Modernize VB6 Applications at Scale with AWS Transform Custom

Estimated time to complete: 90–120 minutes 

Level: Advanced (400)  

Microsoft ended extended support for Visual Basic 6.0 (VB6) in 2008, yet thousands of mission-critical applications across financial services, insurance, healthcare, and manufacturing still depend on it.  These applications contain decades of business logic, but maintaining them becomes more difficult each year.  VB6 developers are increasingly expensive to hire as fewer remain in the workforce, unpatched vulnerabilities expose organizations to compliance failures, and monolithic architectures make it difficult to integrate AI, analytics, and cloud services.

You can address these challenges by creating custom transformation plans with AWS Transform custom.

In this post, you will learn how to modernize your VB6 applications at scale while preserving your organization’s specific business rules using AWS Transform custom’s agentic AI capabilities. 

The VB6 modernization challenge 

VB6 applications present unique modernization challenges that go beyond simple syntax translation. While AWS Transform for .NET provides automated porting for .NET Framework applications, VB6’s unique characteristics call for a different strategy. 

VB6 modernization requires addressing fundamental architectural differences between the legacy platform and modern .NET. At the language level, VB6’s procedural and COM-based patterns must map to object-oriented C# constructs.  The user interface also needs conversion from VB6 forms with ActiveX controls to modern web frameworks like Blazor or ASP.NET Core MVC. Data access patterns shift from legacy ADO and DAO to Entity Framework Core with async/await patterns, COM dependencies require replacement with .NET-native alternatives or NuGet packages, and error handling evolves from On Error Resume Next and On Error GoTo patterns to structured try-catch exception handling. 

Introducing the sample application 

We’ll explore AWS Transform custom using the Salmon King Seafood (SKS), a VB6 Multiple Document Interface (MDI) application that represents a typical enterprise modernization challenge.
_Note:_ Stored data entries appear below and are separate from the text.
[flow/run.sh]
#!/bin/bash
# OpenROAD 26Q1-2900-gdf79404cd8, Yosys 0.63+post, stock flow scripts
make -C /OpenROAD-flow-scripts/flow DESIGN_CONFIG=/design/flow/config.mk WORK_HOME=/design/flow/orfs finish
[flow/config.mk]
export PLATFORM = sky130hd
export DESIGN_NAME = mpu6050
export DESIGN_NICKNAME = mpu6050
export VERILOG_FILES = /design/flow/design.v
export SDC_FILE = /design/flow/constraint.sdc
export NUM_CORES = 4
export LEC_CHECK = 1
export CORE_UTILIZATION = 30
[flow/constraint.sdc]
current_design mpu6050

set clk_period 4.6
set clk_io_pct 0.2

create_clock -name clk0 -period $clk_period [get_ports {clk}]

set non_clock_inputs [all_inputs -no_clocks]
set_input_delay [expr $clk_period * $clk_io_pct] -clock clk0 $non_clock_inputs
set_output_delay [expr $clk_period * $clk_io_pct] -clock clk0 [all_outputs]
[flow/design.v]
module mpu6050(
    clk,  
    scl,  
    sda,  
    rst_n,  
	 ACC_X, 
	 ACC_Y, 
	 ACC_Z, 
	 GYRO_X, 
	 GYRO_Y, 
	 GYRO_Z, 
    );  
input clk,rst_n;  
output scl;  
inout sda;  
reg [2:0]cnt; 
reg [8:0]cnt_sum; 
reg scl_r; 
reg [19:0]cnt_10ms;  
output [15:0] ACC_X; 
output [15:0] ACC_Y; 
output [15:0] ACC_Z; 
output [15:0] GYRO_X; 
output [15:0] GYRO_Y; 
output [15:0] GYRO_Z; 
always@(posedge clk or negedge rst_n)  
if(!rst_n)   
    cnt_10ms <= 20'd0;  
else  
    cnt_10ms <= cnt_10ms+1'b1;  
always@(posedge clk or negedge rst_n)  
begin  
    if(!rst_n)   
        cnt_sum <= 0;  
    else if(cnt_sum ==9'd499)  
        cnt_sum <= 0;  
    else  
        cnt_sum <= cnt_sum+1'b1;  
end  
always@(posedge clk or negedge rst_n)  
begin  
    if(!rst_n)  
        cnt <= 3'd5;  
    else   
        begin  
            case(cnt_sum)  
            9'd124: cnt<=3'd1; 
            9'd249: cnt<=3'd2; 
            9'd374: cnt<=3'd3; 
            9'd499: cnt<=3'd0; 
            default: cnt<=3'd5;  
            endcase  
        end  
end  
always@(posedge clk or negedge rst_n)  
begin  
    if(!rst_n)  
        scl_r <= 1'b0;  
    else if(cnt==3'd0)  
        scl_r <= 1'b1;  
    else if(cnt==3'd2)  
        scl_r <= 1'b0;  
end  
assign scl = scl_r; 
parameter IDLE = 4'd0;  
parameter START1 = 4'd1;   
parameter ADD1 = 4'd2;  
parameter ACK1 = 4'd3;  
parameter ADD2 = 4'd4;  
parameter ACK2 = 4'd5;  
parameter START2 = 4'd6;  
parameter ADD3 =4'd7;  
parameter ACK3 = 4'd8;  
parameter DATA = 4'd9;  
parameter ACK4 = 4'd10;  
parameter STOP1 = 4'd11;  
parameter STOP2 = 4'd12;  
parameter ADD_EXT = 4'd13;  
parameter ACK_EXT = 4'd14;  
reg [3:0]state; 
reg sda_r; 
reg sda_link; 
reg [3:0]num;  
reg [7:0]db_r;  
reg [7:0]ACC_XH_READ; 
reg [7:0]ACC_XL_READ; 
reg [7:0]ACC_YH_READ; 
reg [7:0]ACC_YL_READ; 
reg [7:0]ACC_ZH_READ; 
reg [7:0]ACC_ZL_READ; 
reg [7:0]GYRO_XH_READ; 
reg [7:0]GYRO_XL_READ; 
reg [7:0]GYRO_YH_READ; 
reg [7:0]GYRO_YL_READ; 
reg [7:0]GYRO_ZH_READ; 
reg [7:0]GYRO_ZL_READ; 
reg [4:0]times; 
always@(posedge clk or negedge rst_n)  
begin  
    if(!rst_n)  
    begin  
        state <= IDLE;  
        sda_r <= 1'b1; 
        sda_link <= 1'b0; 
        num <= 4'd0;  
        ACC_XH_READ <= 8'h00;  
        ACC_XL_READ <= 8'h00;  
        ACC_YH_READ <= 8'h00;  
        ACC_YL_READ <= 8'h00;  
        ACC_ZH_READ <= 8'h00;  
        ACC_ZL_READ <= 8'h00;  
        GYRO_XH_READ <= 8'h00;  
        GYRO_XL_READ <= 8'h00;  
        GYRO_YH_READ <= 8'h00;  
        GYRO_YL_READ <= 8'h00;  
        GYRO_ZH_READ <= 8'h00;  
        GYRO_ZL_READ <= 8'h00;  
        times <= 5'b0;  
    end  
    else  
        case(state)  
        IDLE: begin  
                    times <= times+1'b1;  
                    sda_link <= 1'b1; 
                    sda_r <= 1'b1; 
                    db_r <= 8'hD0; 
                    state = START1;  
                end  
       START1:begin 
                    if((cnt==3'd1)) 
                    begin  
                        sda_link <= 1'b1; 
                        sda_r <= 1'b0; 
                        state <= ADD1;  
                        num <= 4'd0;  
                    end  
                    else  
                        state <= START1;  
                end  
        ADD1: begin 
                    if((cnt==3'd3)) 
                    begin  
                        if(num == 4'd8) 
                        begin  
                            num <= 4'd0; 
                            sda_r <= 1'b1;  
                            sda_link <= 1'b0; 
                            state <= ACK1;  
                        end  
                        else  
                        begin  
                            state <= ADD1;  
                            num <= num+1'b1;  
                            sda_r <= db_r[4'd7-num]; 
                        end  
                    end  
                    else  
                        state <= ADD1;  
                end  
        ACK1: begin 
                    if((cnt==3'd2))  
                    begin  
                        state <= ADD2;  
                        case(times) 
                            5'd1: db_r <= 8'h6B;  
                            5'd2: db_r <= 8'h19;  
                            5'd3: db_r <= 8'h1A;  
                            5'd4: db_r <= 8'h1B;  
                            5'd5: db_r <= 8'h1C;  
                            5'd6: db_r <= 8'h3B;  
                            5'd7: db_r <= 8'h3C;  
                            5'd8: db_r <= 8'h3D;  
                            5'd9: db_r <= 8'h3E;  
                            5'd10: db_r <= 8'h3F;  
                            5'd11: db_r <= 8'h40;  
                            5'd12: db_r <= 8'h43;  
                            5'd13: db_r <= 8'h44;  
                            5'd14: db_r <= 8'h45;  
                            5'd15: db_r <= 8'h46;  
                            5'd16: db_r <= 8'h47;  
                            5'd17: db_r <= 8'h48;  
                            default: begin  
                                db_r <= 8'h6B;  
                                times <= 5'd1;  
                            end  
                        endcase  
                    end  
                    else  
                        state <= ACK1; 
                end  
        ADD2: begin  
                    if((cnt==3'd3)) 
                    begin  
                        if(num == 4'd8)  
                        begin  
                            num <= 4'd0;  
                            sda_r <= 1'b1;  
                            sda_link <= 1'b0;  
                            state <= ACK2;  
                        end  
                        else  
                        begin  
                            sda_link <= 1'b1;  
                            state <= ADD2;  
                            num <= num+1'b1;  
                            sda_r <= db_r[4'd7-num]; 
                        end  
                    end  
                    else  
                        state <= ADD2;  
                end  
        ACK2: begin 
                    if((cnt==3'd2))  
                    begin  
                        case(times) 
                            3'd1: db_r <= 8'h00;  
                            3'd2: db_r <= 8'h07;  
                            3'd3: db_r <= 8'h06;  
                            3'd4: db_r <= 8'h18;  
                            3'd5: db_r <= 8'h01;  
                            3'd6: db_r <= 8'hD1;  
                            default: db_r <= 8'hD1;  
                        endcase  
                        if(times >= 5'd6)  
                            state <= START2;  
                        else  
                            state <= ADD_EXT;  
                    end  
                    else  
                        state <= ACK2; 
                end  
        ADD_EXT:begin 
                    if((cnt==3'd3))  
                    begin  
                        if(num == 4'd8)  
                        begin  
                            num <= 4'd0;  
                            sda_r <= 1'b1;  
                            sda_link <= 1'b0; 
                            state <= ACK_EXT;  
                        end  
                        else  
                        begin  
                            sda_link <= 1'b1;  
                            state <= ADD_EXT;  
                            num <= num+1'b1;  
                            sda_r <= db_r[4'd7-num]; 
                        end  
                    end  
                    else  
                        state <= ADD_EXT;  
                end  
        ACK_EXT:begin  
                    if((cnt==3'd2))  
                    begin  
                        sda_r <= 1'b1; 
                        state <= STOP1;  
                    end  
                    else  
                        state <= ACK_EXT; 
                end  
        START2:begin  
                    if((cnt==3'd3)) 
                    begin  
                        sda_link <= 1'b1; 
                        sda_r <= 1'b1; 
                        state <= START2;  
                    end  
                    else if((cnt==3'd1)) 
                    begin  
                        sda_r <= 1'b0; 
                        state <= ADD3;  
                    end  
                    else   
                        state <= START2;  
                end  
        ADD3: begin  
                    if((cnt==3'd3)) 
                    begin  
                        if(num == 4'd8)  
                        begin  
                            num <= 4'd0;  
                            sda_r <= 1'b1; 
                            sda_link <= 1'b0; 
                            state <= ACK3;  
                        end  
                        else  
                        begin  
                            num <= num+1'b1;  
                            sda_r <= db_r[4'd7-num]; 
                            state <= ADD3;  
                        end  
                    end  
                    else state <= ADD3;  
                end  
        ACK3: begin  
                    if((cnt==3'd2))  
                    begin  
                        state <= DATA;  
                        sda_link <= 1'b0; 
                    end  
                    else  
                        state <= ACK3; 
                end  
        DATA: begin  
                    if(num <= 4'd7)  
                    begin  
                        state <= DATA;  
                        if((cnt==3'd1))  
                        begin  
                            num <= num+1'b1;  
                            case(times)  
                                5'd6: ACC_XH_READ[4'd7-num] <= sda;  
                                5'd7: ACC_XL_READ[4'd7-num] <= sda;  
                                5'd8: ACC_YH_READ[4'd7-num] <= sda;  
                                5'd9: ACC_YL_READ[4'd7-num] <= sda;  
                                5'd10: ACC_ZH_READ[4'd7-num] <= sda;  
                                5'd11: ACC_ZL_READ[4'd7-num] <= sda;  
                                5'd12: GYRO_XH_READ[4'd7-num] <= sda;  
                                5'd13: GYRO_XL_READ[4'd7-num] <= sda;  
                                5'd14: GYRO_YH_READ[4'd7-num] <= sda;  
                                5'd15: GYRO_YL_READ[4'd7-num] <= sda;  
                                5'd16: GYRO_ZH_READ[4'd7-num] <= sda;  
                                5'd17: GYRO_ZL_READ[4'd7-num] <= sda;  
                                default: ; 
                            endcase  
                        end  
                    end  
                    else if(((cnt==3'd3))&&(num == 4'd8))  
                    begin  
                        sda_link <= 1'b1; 
                        num <= 4'd0; 
                        state <= ACK4;  
                    end  
                    else  
                        state <= DATA;  
                end  
        ACK4: begin  
                    if(times == 5'd17)  
                        times <= 5'd0;  
                    if((cnt==3'd2))  
                    begin  
                        sda_r <= 1'b1; 
                        state <= STOP1;  
                    end  
                    else  
                        state <= ACK4; 
                end  
        STOP1:begin  
                    if((cnt==3'd3)) 
                    begin  
                        sda_link <= 1'b1; 
                        sda_r <= 1'b0; 
                        state <= STOP1;  
                    end  
                    else if((cnt==3'd1)) 
                    begin  
                        sda_r <= 1'b1; 
                        state <= STOP2;  
                    end  
                    else  
                        state <= STOP1;  
                end  
        STOP2:begin  
                    if((cnt==3'd3))  
                    sda_r <= 1'b1;  
                    else if(cnt_10ms == 20'hffff0) 
                        state <= IDLE;  
                    else  
                        state <= STOP2;  
                end  
        default:state <= IDLE;  
        endcase  
end  
assign sda = sda_link?sda_r:1'bz;  
assign ACC_X = {ACC_XH_READ,ACC_XL_READ};
assign ACC_Y = {ACC_YH_READ,ACC_YL_READ};
assign ACC_Z = {ACC_ZH_READ,ACC_ZL_READ};
assign GYRO_X = {GYRO_XH_READ,GYRO_XL_READ};
assign GYRO_Y = {GYRO_YH_READ,GYRO_YL_READ};
assign GYRO_Z = {GYRO_ZH_READ,GYRO_ZL_READ};
endmodule  
==> results.py <==
# Auto-generated metrics
metrics = {
    "status": {
        "error": "[error] [KeplerFormal.cpp:679] Workflow failed: Iso has multiple drivers: .sda0, sda$_DFFE_PN1P_.Q0",
        "status": "aborted with a tool error",
        "failed_stage": "4_1_cts",
    },
    "clocking": {
        "cts_buffers": 17,
        "cts_setup_buffers": 0,
        "ctsHoldBuffers": 0,
        "cts.path.max_buffers": 2,
        "cts_sinks": 163,
        "htreeDepth": 4,
        "cts_resized": 0,
        "root_buffer": "clkbuf_16",
    },
    "placed_design": {
        "pre_cts_slack_ns": 1.89,
        "hpwlAfterDp_um": 13600,
        "place_congestion": 0.884,
        "port_buffers": 98,
    },
    "floorplan": {
        "num_io_pins": 100,
        "die_w_um": 162,
        "dieHeight_um": 162,
        "placementRows": 58,
        "fp_util": 0.306,
    },
    "logic_synthesis": {
        "top_area_cell": "dfrtp_1",
        "ys_seq_frac": 0.535,
        "synth-main-ff-cell": "dfrtp_1",
        "simple_gate_share": 0.162,
        "synth_warnings": 2,
        "async_flop_share": 0.951,
        "top_cell_area_share": 0.497,
        "xor_area_frac": 0.0273,
        "netlist_area_um2": 7710,
        "mux_share": 0.0448,
        "syn_area_per_cell_um2": 10.2,
        "ys_top_logic_family": "AND-OR/OR-AND gates",
        "yosys_area_um2": 7710,
        "synth-seq-cells": 163,
        "topCellsByArea": "dfrtp_1, o21ai_0, a22o_1, nand2_1, mux2_2",
        "edf_count": 8,
        "aoi_share": 0.169,
        "fa_ha_area_frac": 0.0244,
        "ys_cells": 759,
        "syn_inst": 759,
        "synth_cell_type_count": 65,
    },
}
==> synthesized netlist by cell type, drive strengths merged, types with 3 or more instances <==
master,instances
edfxtp,8
o31ai,7
nor4,10
nor3,13
dfrtp,153
xnor2,18
or3,4
nand3,26
o31a,3
and2,7
a21oi,12
inv,24
nand3b,4
a21boi,3
a22o,41
nand2,92
buf,11
xor2,6
nor2,58
a31oi,4
mux2,24
o22ai,8
ha,15
nand2b,12
or3b,4
mux2i,3
nand4,3
clkbuf,37
and3,6
or4,3
nor2b,6
o21ai,98
==> through the flow <==
stage                      util  hold WS, ns  std cells  instance area [µm²]  power [mW]
after floorplan               -        0.404        759                 7710        1.48
after global placement    0.356        0.410       1145                 8960        1.51
after detailed placement  0.356        0.417       1145                 8960        1.51
==> kinds of logic after synthesis <==
group                    after synthesis
buffers and inverters                 73
flip-flops                           163
AND/OR/NAND/NOR                      257
adder cells (fa/ha/maj)               15
XOR/XNOR                              24
multiplexers                          29
AND-OR/OR-AND                        198
No activity file was given, so power comes from the tool's default toggle rates.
SKS is a seafood order management system with the following characteristics: 

  • 15+ VB6 forms including order reception, customer management, product catalog, stock management, and approval workflows. 
  • 3 VB6 modules (modConnection.basmodFunctions.basmodMain.bas) containing shared business logic and database connectivity. 
  • SQLite database (Orders.db) accessed through ADO data controls and data binding. 
  • Standard VB6 controls including MSFlexGrid, ListView, Toolbar, ImageList, ComboBox, and Control Arrays. 
  • MDI architecture with a main container form and child forms triggered from menus.
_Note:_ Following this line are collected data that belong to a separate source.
module pp_compressor42 (
  input  [15:0] pp_in0,
  input  [15:0] pp_in1,
  input  [15:0] pp_in2,
  input  [15:0] pp_in3,
  output [15:0] carry_out,
  output [15:0] sum_out
);
  wire [15:0] carry_comb;
  wire [15:0] sum_comb;
  wire [15:0] carry_temp;
  wire [16:0] carry_chain;
  assign carry_chain = {carry_temp, 1'b0};
  genvar i;
  generate
    for (i = 0; i < 16; i = i + 1) begin : gen_compressors
      compress42 u_compressor (
        .in1 (pp_in0[i]),
        .in2 (pp_in1[i]),
        .in3 (pp_in2[i]),
        .in4 (pp_in3[i]),
        .Cin (carry_chain[i]),
        .cout(carry_chain[i+1]),
        .C   (carry_comb[i]),
        .S   (sum_comb[i])
      );
    end
  endgenerate
  assign sum_out   = sum_comb;
  assign carry_out = carry_comb << 1;   
endmodule
<file path="./run.sh">
#!/bin/bash
# OpenROAD 26Q1-2900-gdf79404cd8, Yosys 0.63+post, stock flow scripts
make -C /OpenROAD-flow-scripts/flow DESIGN_CONFIG=/design/flow/config.mk WORK_HOME=/design/flow/orfs finish
</file>
<file path="./config.mk">
export PLATFORM = sky130hd
export DESIGN_NAME = atanh
export DESIGN_NICKNAME = atanh
export VERILOG_FILES = /design/flow/design.v
export SDC_FILE = /design/flow/constraint.sdc
export NUM_CORES = 4
export LEC_CHECK = 1
export CORE_UTILIZATION = 50
</file>
<file path="./constraint.sdc">
current_design atanh

set clk_period 11.3
set clk_io_pct 0.2

create_clock -name clk0 -period $clk_period [get_ports {clk}]

set non_clock_inputs [all_inputs -no_clocks]
set_input_delay [expr $clk_period * $clk_io_pct] -clock clk0 $non_clock_inputs
set_output_delay [expr $clk_period * $clk_io_pct] -clock clk0 [all_outputs]
</file>
$ cat run.sh
#!/bin/bash
# OpenROAD 26Q1-2900-gdf79404cd8, Yosys 0.63+post, stock flow scripts
make -C /OpenROAD-flow-scripts/flow DESIGN_CONFIG=/design/flow/config.mk WORK_HOME=/design/flow/orfs finish
$ cat design.v
`timescale 1ns / 1ps
module System_2(A,B,ld,start,reset,clr,clk,outA,outB,outC);
input wire[7:0]A,B;
input ld,clr,clk,start,reset;
output [7:0]outA,outB,outC;
datapath2 dt(A,B,ld,clr,clk,outA,outB,outC);
fsm2 f2(start,ld,reset,clr,clk);
endmodule
`timescale 1ns / 1ps
module datapath2(A,B,ld,clr,clk,outA,outB,outC);
input wire[7:0]A,B;
input ld,clr,clk;
output [7:0]outA,outB,outC;
reg2 r1(A,ld,clk,clr,outA);
reg2 r2(B,ld,clk,clr,outB);
regC r3(outA,outB,ld,clk,clr,outC);
endmodule
`timescale 1ns / 1ps
module fsm2(start,ld,reset,clr,clk);
input start,clk;
output reg reset,ld,clr;
reg [1:0]state, nextstate;
parameter INIT=0;
parameter s1=1;
always@(posedge clk)begin
    if(reset==1)
        state = INIT;
    else
        state = nextstate;
end
always@(*)begin
     case(state)
        INIT: begin
            if(start==1)begin
                clr = 0;
                ld = 1;
                reset = 1;
            end
            else
                nextstate = INIT;
        end
        s1: begin
            reset = 0;
            clr = 0;
            nextstate = INIT;
        end
    endcase
end
endmodule
`timescale 1ns / 1ps
module reg2(i,ld,clk,clr,out);
input [7:0]i;
input ld,clk,clr;
output reg[15:0]out;
always@(posedge clk)begin
    if(clr==1)
        out <= 0;
    if(ld)
        out <= ~i + 1;
    else
        out <= 0;
end
endmodule
`timescale 1ns / 1ps
module regC(a,b,ld,clk,clr,outC);
input wire[7:0]a,b;
input ld,clr,clk;
output reg[15:0]outC;
reg [15:0]doutC;
always@(posedge clk)begin
    if(clr==1)
        outC= 0;
    if(ld==1)
        outC <= doutC;
    if(a < 0)begin
       doutC = a / 2;
       outC <= doutC;
    end
    if(a > 0)begin
        doutC = b * 2;
        outC <= doutC;
    end
    if(a == 0)begin
        doutC = 0;
        outC <= doutC;
    end
end
endmodule
$ cat constraint.sdc
current_design System_2

set clk_period 2.0
set clk_io_pct 0.2

create_clock -name clk0 -period $clk_period [get_ports {clk}]

set non_clock_inputs [all_inputs -no_clocks]
set_input_delay [expr $clk_period * $clk_io_pct] -clock clk0 $non_clock_inputs
set_output_delay [expr $clk_period * $clk_io_pct] -clock clk0 [all_outputs]
$ cat config.mk
export PLATFORM = sky130hd
export DESIGN_NAME = System_2
export DESIGN_NICKNAME = System_2
export VERILOG_FILES = /design/flow/design.v
export SDC_FILE = /design/flow/constraint.sdc
export NUM_CORES = 4
export LEC_CHECK = 1
export CORE_AREA = 10 10 75 75
export DIE_AREA = 0 0 85 85
==> metrics.cfg <==
[run_status]
status=did not finish
failed_stage=1_2_yosys
error_line=ERROR: Found 2 problems in 'check -assert'.

[synthesis]
ys_types=16
synth_top_area_share_pct=58.0
yosys-top-cells-area=dfxtp_1 (58%), xnor2_1 (8.8%), and2_1 (5.5%)
ys_cells=71
top_cell=dfxtp_1
common_cells=dfxtp_1 (23), xnor2_1 (8), and2_1 (7)
yosys_area_um2=795
async_flop_share_pct=0
synth-edff-count=0
ys.warnings.count=6
ys.flops=23
ys_seq_share_pct=58.0
top_area_cell=dfxtp_1
flop_cell=dfxtp_1

==> cell families after synthesis <==
kind of cell | after synthesis | share of synthesized area (%)
adder cells (fa/ha/maj) | 2 | 3.15
other | 2 | 0.945
AND/OR/NAND/NOR | 24 | 19.5
buffers and inverters | 8 | 5.20
XOR/XNOR | 12 | 13.2
flip-flops | 23 | 58.0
The application implements VB6 patterns commonly found in enterprise applications:  

  • Form-based UI with event handlers. 
  • ADO data access with data binding.  
  • COM-based controls. 
  • Procedural business logic in modules.  

These elements make SKS representative of the complexity you’ll encounter in enterprise VB6 modernization.

Solution overview 

You can use AWS Transform custom’s ability to learn and apply complex transformation patterns for your VB6 to C# modernization. The end-to-end process follows these stages: 

  • Assess your VB6 application portfolio for scope and complexity.
  • Define a custom transformation with VB6-to-C# patterns, business rules, and coding standards.
  • Execute transformations at scale.
  • Review and iterate with feedback loops for continuous improvement.

 This architecture lets you create transformation definitions once, test them, and then apply them across hundreds of applications. 

Prerequisites 

Before getting started, verify you have the following: 

  • An AWS account with AWS Transform Custom access. Visit the AWS Transform pricing page for current pricing details. 
  • **For Windows developers**: Install WSL2 (Windows Subsystem for Linux) and run the ATX CLI from your Ubuntu or other Linux distribution. The CLI operates directly on local codebases through the `/mnt/c/`path. 
  • .NET 10 SDK or later for testing transformed applications. 
  • Visual Studio 2022+ or Visual Studio Code for code review. 
  • VB6 and .NET development knowledge. 
  • Git with valid credentials configured. 

Prepare your environment 

Download the Salmon King Seafood (SKS) sample application. It contains a VB6 MDI application representative of typical enterprise VB6 workloads. 

Clone the repository to your local machine: 

git clone https://github.com/GAPVelocityAI/SKSVB6.git
cd SKSVB6

 If you are using WSL2 on Windows, clone to a path accessible from both environments: 

git clone https://github.com/GAPVelocityAI/SKSVB6.git /mnt/c/Projects/SKSVB6
cd <path-to-repository>

Verify the repository’s content. You will see the VB6 project file (SKS.vbp), form files (.frm/.frx), modules (.bas), and the SQLite database (Orders.db): 

 ls -la *.vbp *.frm *.bas *.db

 Initialize the repository for transformation tracking: 

git add .
git commit -m "Baseline before VB6 to C# transformation"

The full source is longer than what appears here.